The average 20 day cumulative return for good news firms is 2.5% and for negative returns is -2.3%. The minimums and maximums of the average returns of the good news and bad news firms are -28% (minimum) and 32% (maximum) and -34% (minimum) and 23% (maximum), respectively. The standard deviations of each group are approximately 13%. The test statistic for the difference in means is 2.19 regardless of whether equal or unequal variances are assumed. Regressions of the 20 day cumulative returns on the percentage change in seasonal earnings yield an R-squared of 1.8%, a slope estimate of 0.027, and a test statistics greater than 2. These results are robust to exclusion of an intercept and clustering standard errors at the firm level. They are not robust to estimating a model with seasonally differenced earnings per share in levels as opposed to the percentage change in seasonal earnings per share. Thus, a single percentage change in seasonal earnings is predicted to change 20 day cumulative returns by 0.027%. The estimated impact is statistically significant at conventional levels, but the model explains almost none of the variation in the returns.

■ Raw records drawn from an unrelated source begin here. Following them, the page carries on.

**src/rtl/gpr_multicycle_exec.sv**
```systemverilog
// Multicycle execution core: GPR file, ALU with {V,C,S,Z} flags and a shift-add multiplier.
// Accepts one decoded instruction over valid/ready and retires it through IDLE->OPER->EXEC->WB.
module gpr_multicycle_exec #(
    parameter  int DATA_W  = 16,
    parameter  int NUM_GPR = 32,
    parameter  int IMM_W   = 16,
    localparam int RA_W    = $clog2(NUM_GPR)
) (
    input  logic              clk,
    input  logic              sys_rst,
    input  logic              instr_valid,
    output logic              instr_ready,
    input  logic [4:0]        instr_op,
    input  logic [RA_W-1:0]   instr_rdst,
    input  logic [RA_W-1:0]   instr_rsrc1,
    input  logic [RA_W-1:0]   instr_rsrc2,
    input  logic              instr_imm_mode,
    input  logic [IMM_W-1:0]  instr_imm,
    output logic              done,
    output logic              illegal,
    output logic [3:0]        flags,
    output logic [DATA_W-1:0] sgpr,
    input  logic [RA_W-1:0]   dbg_addr,
    output logic [DATA_W-1:0] dbg_data
);

    localparam int CNT_W = $clog2(DATA_W);

    localparam logic [4:0] OP_MOVSGPR = 5'd0;
    localparam logic [4:0] OP_MOV     = 5'd1;
    localparam logic [4:0] OP_ADD     = 5'd2;
    localparam logic [4:0] OP_SUB     = 5'd3;
    localparam logic [4:0] OP_MUL     = 5'd4;
    localparam logic [4:0] OP_OR      = 5'd5;
    localparam logic [4:0] OP_AND     = 5'd6;
    localparam logic [4:0] OP_XOR     = 5'd7;
    localparam logic [4:0] OP_XNOR    = 5'd8;
    localparam logic [4:0] OP_NAND    = 5'd9;
    localparam logic [4:0] OP_NOR     = 5'd10;
    localparam logic [4:0] OP_NOT     = 5'd11;

    typedef enum logic [1:0] {
        S_IDLE,
        S_OPER,
        S_EXEC,
        S_WB
    } state_t;

    state_t              state;
    logic [4:0]          op_q;
    logic [RA_W-1:0]     rdst_q;
    logic [RA_W-1:0]     rsrc1_q;
    logic [RA_W-1:0]     rsrc2_q;
    logic                imm_mode_q;
    logic [IMM_W-1:0]    imm_q;
    logic [DATA_W-1:0]   opa;
    logic [DATA_W-1:0]   opb;
    logic [2*DATA_W-1:0] prod;
    logic [CNT_W-1:0]    cnt;
    logic [DATA_W-1:0]   gpr [NUM_GPR];

    logic [DATA_W-1:0]   b_sel;
    logic [DATA_W:0]     sum_ext;
    logic [DATA_W:0]     diff_ext;
    logic [DATA_W:0]     mul_add;
    logic [DATA_W-1:0]   alu_res;
    logic                alu_c;
    logic                alu_v;
    logic [3:0]          alu_flags;
    logic [DATA_W-1:0]   mul_hi;
    logic [3:0]          mul_flags;
    logic                op_illegal;

    assign dbg_data   = gpr[dbg_addr];
    assign op_illegal = (op_q > OP_NOT);
    assign b_sel      = imm_mode_q ? DATA_W'(imm_q) : gpr[rsrc2_q];

    // Subtraction is A + ~B + 1, so a carry out means "no borrow".
    assign sum_ext  = {1'b0, opa} + {1'b0, opb};
    assign diff_ext = {1'b0, opa} + {1'b0, ~opb} + {{DATA_W{1'b0}}, 1'b1};

    // One shift-add step: the multiplier sits in the low half of prod and is consumed LSB first.
    assign mul_add  = {1'b0, prod[2*DATA_W-1:DATA_W]} + {1'b0, (prod[0] ? opa : {DATA_W{1'b0}})};

    assign mul_hi    = prod[2*DATA_W-1:DATA_W];
    assign mul_flags = {(mul_hi != '0), (mul_hi != '0), prod[2*DATA_W-1], (prod == '0)};

    always_comb begin
        alu_res = '0;
        alu_c   = 1'b0;
        alu_v   = 1'b0;
        case (op_q)
            OP_MOVSGPR: alu_res = sgpr;
            OP_MOV:     alu_res = opb;
            OP_ADD: begin
                alu_res = sum_ext[DATA_W-1:0];
                alu_c   = sum_ext[DATA_W];
                alu_v   = (opa[DATA_W-1] == opb[DATA_W-1]) &&
                          (sum_ext[DATA_W-1] != opa[DATA_W-1]);
            end
            OP_SUB: begin
                alu_res = diff_ext[DATA_W-1:0];
                alu_c   = diff_ext[DATA_W];
                alu_v   = (opa[DATA_W-1] != opb[DATA_W-1]) &&
                          (diff_ext[DATA_W-1] != opa[DATA_W-1]);
            end
            OP_OR:      alu_res = opa | opb;
            OP_AND:     alu_res = opa & opb;
            OP_XOR:     alu_res = opa ^ opb;
            OP_XNOR:    alu_res = ~(opa ^ opb);
            OP_NAND:    alu_res = ~(opa & opb);
            OP_NOR:     alu_res = ~(opa | opb);
            OP_NOT:     alu_res = ~opa;
            default:    alu_res = '0;
        endcase
    end

    assign alu_flags = {alu_v, alu_c, alu_res[DATA_W-1], (alu_res == '0)};

    // Reset clears architectural state at once, so an in-flight instruction never reaches WB.
    always_ff @(posedge clk) begin
        if (sys_rst) begin
            state       <= S_IDLE;
            instr_ready <= 1'b1;
            done        <= 1'b0;
            illegal     <= 1'b0;
            flags       <= '0;
            sgpr        <= '0;
            op_q        <= '0;
            rdst_q      <= '0;
            rsrc1_q     <= '0;
            rsrc2_q     <= '0;
            imm_mode_q  <= 1'b0;
            imm_q       <= '0;
            opa         <= '0;
            opb         <= '0;
            prod        <= '0;
            cnt         <= '0;
            for (int i = 0; i < NUM_GPR; i++) begin
                gpr[i] <= '0;
            end
        end else begin
            done    <= 1'b0;
            illegal <= 1'b0;
            case (state)
                S_IDLE: begin
                    if (instr_valid && instr_ready) begin
                        op_q        <= instr_op;
                        rdst_q      <= instr_rdst;
                        rsrc1_q     <= instr_rsrc1;
                        rsrc2_q     <= instr_rsrc2;
                        imm_mode_q  <= instr_imm_mode;
                        imm_q       <= instr_imm;
                        instr_ready <= 1'b0;
                        state       <= S_OPER;
                    end
                end
                S_OPER: begin
                    opa   <= gpr[rsrc1_q];
                    opb   <= b_sel;
                    prod  <= {{DATA_W{1'b0}}, b_sel};
                    cnt   <= '0;
                    state <= S_EXEC;
                end
                S_EXEC: begin
                    if (op_q == OP_MUL) begin
                        prod <= {mul_add, prod[DATA_W-1:1]};
                        cnt  <= cnt + 1'b1;
                        if (cnt == CNT_W'(DATA_W - 1)) begin
                            state <= S_WB;
                        end
                    end else begin
                        state <= S_WB;
                    end
                end
                S_WB: begin
                    done        <= 1'b1;
                    instr_ready <= 1'b1;
                    state       <= S_IDLE;
                    if (op_illegal) begin
                        illegal <= 1'b1;
                    end else if (op_q == OP_MUL) begin
                        gpr[rdst_q] <= prod[DATA_W-1:0];
                        sgpr        <= mul_hi;
                        flags       <= mul_flags;
                    end else begin
                        gpr[rdst_q] <= alu_res;
                        flags       <= alu_flags;
                    end
                end
                default: begin
                    state       <= S_IDLE;
                    instr_ready <= 1'b1;
                end
            endcase
        end
    end

endmodule

```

The average 20 day cumulative abnormal return for good news firms is 2.4% and for bad news firms the mean return is -1.9%.  The minimums and maximums of the average returns for good news and bad news firms are -37% (minimum) and 29% (maximum) and -38% (minimum) and 36% (maximum), respectively. The standard deviations of each group are approximately 14%. Regressions of the 20 day cumulative abnormal returns on the percentage change in seasonal earnings yield an R-squared of 1%, a slope estimate of 0.022, and a test statistic of approximately 1.6. The results are robust to exclusion of the intercept and clustering standard errors at the firm level but not to estimating the model with seasonal earnings differences in levels. Overall, this is a very similar pattern to what was observed for 20 day cumulative returns albeit with less precise parameter estimates and the resulting smaller test statistics and larger p-values.

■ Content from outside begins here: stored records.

[config.mk]
export PLATFORM = sky130hd
export DESIGN_NAME = dtack_gen
export DESIGN_NICKNAME = d
export VERILOG_FILES = /design/src/rtl/dtack_gen.sv
export SDC_FILE = /design/constraint.sdc
export NUM_CORES = 1
export LEC_CHECK = 0
export CELL_PAD_IN_SITES_DETAIL_PLACEMENT = 1
export CELL_PAD_IN_SITES_GLOBAL_PLACEMENT = 2
export CORE_AREA = 3 3 52 54
export DETAILED_ROUTE_END_ITERATION = 7
export DIE_AREA = 0 0 55 57
export PLACE_DENSITY_LB_ADDON = 0.05
export SLEW_MARGIN = 20
export SYNTH_ARGS = -nofsm -noshare
export SYNTH_HDL_FRONTEND = slang
export SYNTH_SLANG_ARGS = --single-unit
[constraint.sdc]
create_clock -name clk -period 1.9 [get_ports clk]
set_input_delay 0.19 -clock clk [delete_from_list [all_inputs] [get_ports clk]]
set_output_delay 0.19 -clock clk [all_outputs]
set_load 0.01 [all_outputs]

The largest difference in market reactions for the good news and bad news firms occurs around the fifth day after the announcement. The 5 day cumulative abnormal return mean for the good news firms is 1.4%, but for bad news firms the mean return is approximately -4%. %.  The minimums and maximums average returns of the good news and bad news firms are -26% (minimum) and 35% (maximum) and -37% (minimum) and 13% (maximum), respectively. The standard deviations of each group are approximately 11%. The test statistics for the difference in means are close to 2.6 regardless of whether equal or unequal variances are assumed. Regressions of the 5 day cumulative abnormal returns on the percentage change in seasonal earnings yield an R-squared of 2%, a slope estimate of 0.023, and a test statistic of approximately 2.4.The results are robust to exclusion of the intercept, albeit with a diminished slope estimate of 0.02. The results are also quantitatively similar clustering standard errors at the firm level but not to estimating the model with seasonal earnings differences in levels. Overall, these results are similar to what was observed for both the 20 day cumulative return window and the 20 day cumulative abnormal return window.

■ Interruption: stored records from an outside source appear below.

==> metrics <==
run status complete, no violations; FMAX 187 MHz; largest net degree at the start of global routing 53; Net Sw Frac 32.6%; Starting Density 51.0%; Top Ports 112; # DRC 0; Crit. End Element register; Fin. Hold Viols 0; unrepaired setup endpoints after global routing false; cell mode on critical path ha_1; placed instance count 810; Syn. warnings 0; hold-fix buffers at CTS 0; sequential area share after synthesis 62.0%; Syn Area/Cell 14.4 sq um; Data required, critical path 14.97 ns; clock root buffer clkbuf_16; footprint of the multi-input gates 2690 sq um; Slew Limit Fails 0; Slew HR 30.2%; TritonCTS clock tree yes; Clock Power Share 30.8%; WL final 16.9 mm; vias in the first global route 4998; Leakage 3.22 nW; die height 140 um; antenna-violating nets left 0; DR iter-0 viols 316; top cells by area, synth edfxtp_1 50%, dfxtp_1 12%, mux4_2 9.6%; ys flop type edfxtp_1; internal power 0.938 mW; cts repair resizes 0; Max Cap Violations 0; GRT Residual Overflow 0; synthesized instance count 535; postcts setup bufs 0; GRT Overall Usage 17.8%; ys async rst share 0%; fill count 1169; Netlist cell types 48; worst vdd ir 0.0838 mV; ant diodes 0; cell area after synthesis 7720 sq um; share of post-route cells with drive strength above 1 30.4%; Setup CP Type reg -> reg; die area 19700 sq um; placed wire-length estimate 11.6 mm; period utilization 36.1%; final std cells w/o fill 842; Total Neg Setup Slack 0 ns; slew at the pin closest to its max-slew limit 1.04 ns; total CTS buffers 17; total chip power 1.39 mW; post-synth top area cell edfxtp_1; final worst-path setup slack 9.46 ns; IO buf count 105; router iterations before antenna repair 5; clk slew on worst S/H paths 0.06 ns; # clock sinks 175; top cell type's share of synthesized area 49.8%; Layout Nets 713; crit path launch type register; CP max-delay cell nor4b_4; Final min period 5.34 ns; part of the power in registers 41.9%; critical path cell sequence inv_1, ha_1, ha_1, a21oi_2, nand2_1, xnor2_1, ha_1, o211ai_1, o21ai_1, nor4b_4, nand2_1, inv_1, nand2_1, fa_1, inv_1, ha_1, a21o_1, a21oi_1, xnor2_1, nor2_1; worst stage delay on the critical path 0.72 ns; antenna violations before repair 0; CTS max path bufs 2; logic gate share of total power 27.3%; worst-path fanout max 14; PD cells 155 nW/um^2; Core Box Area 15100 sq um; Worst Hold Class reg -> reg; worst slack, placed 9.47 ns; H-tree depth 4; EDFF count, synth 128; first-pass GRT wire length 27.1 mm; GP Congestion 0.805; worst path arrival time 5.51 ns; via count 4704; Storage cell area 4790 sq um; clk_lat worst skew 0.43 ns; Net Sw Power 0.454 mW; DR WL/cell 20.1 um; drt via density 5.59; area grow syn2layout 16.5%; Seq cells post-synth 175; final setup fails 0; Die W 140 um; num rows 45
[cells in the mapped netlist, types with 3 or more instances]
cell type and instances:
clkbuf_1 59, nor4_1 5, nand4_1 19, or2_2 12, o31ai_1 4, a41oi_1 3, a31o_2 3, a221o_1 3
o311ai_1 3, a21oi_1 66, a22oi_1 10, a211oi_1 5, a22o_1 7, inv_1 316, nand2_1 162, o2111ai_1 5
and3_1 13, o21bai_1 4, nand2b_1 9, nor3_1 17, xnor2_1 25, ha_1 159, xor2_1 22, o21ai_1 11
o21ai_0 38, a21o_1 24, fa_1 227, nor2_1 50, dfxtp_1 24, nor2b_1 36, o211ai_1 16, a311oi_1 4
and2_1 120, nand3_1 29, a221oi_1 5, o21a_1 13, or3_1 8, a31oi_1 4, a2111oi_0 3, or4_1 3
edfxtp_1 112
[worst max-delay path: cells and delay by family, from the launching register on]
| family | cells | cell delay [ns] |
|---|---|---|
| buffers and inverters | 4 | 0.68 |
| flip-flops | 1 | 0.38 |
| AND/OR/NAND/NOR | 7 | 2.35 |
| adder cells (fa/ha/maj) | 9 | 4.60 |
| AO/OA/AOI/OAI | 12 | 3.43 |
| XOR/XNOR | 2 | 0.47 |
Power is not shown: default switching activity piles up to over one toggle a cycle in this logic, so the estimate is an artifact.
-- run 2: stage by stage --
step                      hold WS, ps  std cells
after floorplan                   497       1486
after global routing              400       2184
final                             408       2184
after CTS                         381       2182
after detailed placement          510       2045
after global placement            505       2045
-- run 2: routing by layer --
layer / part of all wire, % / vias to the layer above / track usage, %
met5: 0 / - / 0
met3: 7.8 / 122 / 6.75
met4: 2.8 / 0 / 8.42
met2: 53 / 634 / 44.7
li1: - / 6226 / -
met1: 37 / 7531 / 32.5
--- config.mk ---
export PLATFORM = sky130hd
export DESIGN_NAME = i2c_target
export DESIGN_NICKNAME = d
export VERILOG_FILES = /design/src/rtl/i2c_target.sv
export SDC_FILE = /design/constraint.sdc
export NUM_CORES = 1
export LEC_CHECK = 0
export BUFFER_PORTS_ARGS = -buffer_cell sky130_fd_sc_hd__buf_2
export CAP_MARGIN = 20
export CELL_PAD_IN_SITES_DETAIL_PLACEMENT = 1
export CELL_PAD_IN_SITES_GLOBAL_PLACEMENT = 2
export CORE_ASPECT_RATIO = 1.1
export CORE_UTILIZATION = 35
export DETAILED_ROUTE_END_ITERATION = 7
export PLACE_DENSITY = 0.8
export SETUP_SLACK_MARGIN = 0.3
export SYNTH_ARGS = -nofsm -noshare
export SYNTH_HDL_FRONTEND = slang
export SYNTH_SLANG_ARGS = --single-unit
--- constraint.sdc ---
create_clock -name clk_i -period 1.9 [get_ports clk_i]
set_input_delay 0.57 -clock clk_i [delete_from_list [all_inputs] [get_ports clk_i]]
set_output_delay 0.57 -clock clk_i [all_outputs]
set_load 0.01 [all_outputs]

To summarize, the average returns of the good news and bad news firms are in the expected direction with good news firms experiencing a positive market reaction and bad news firms eliciting a negative market reaction. However, the variances in the groups are rather large. Good news firms have negative market reactions and bad news firms have positive market reactions and neither of these “unexpected” reactions are particularly rare. This is illustrated by the scatter plots of returns and the percentage change of seasonal earnings per share and, no surprise after seeing the scatter plots, the miniscule R-squared’s from the regression models.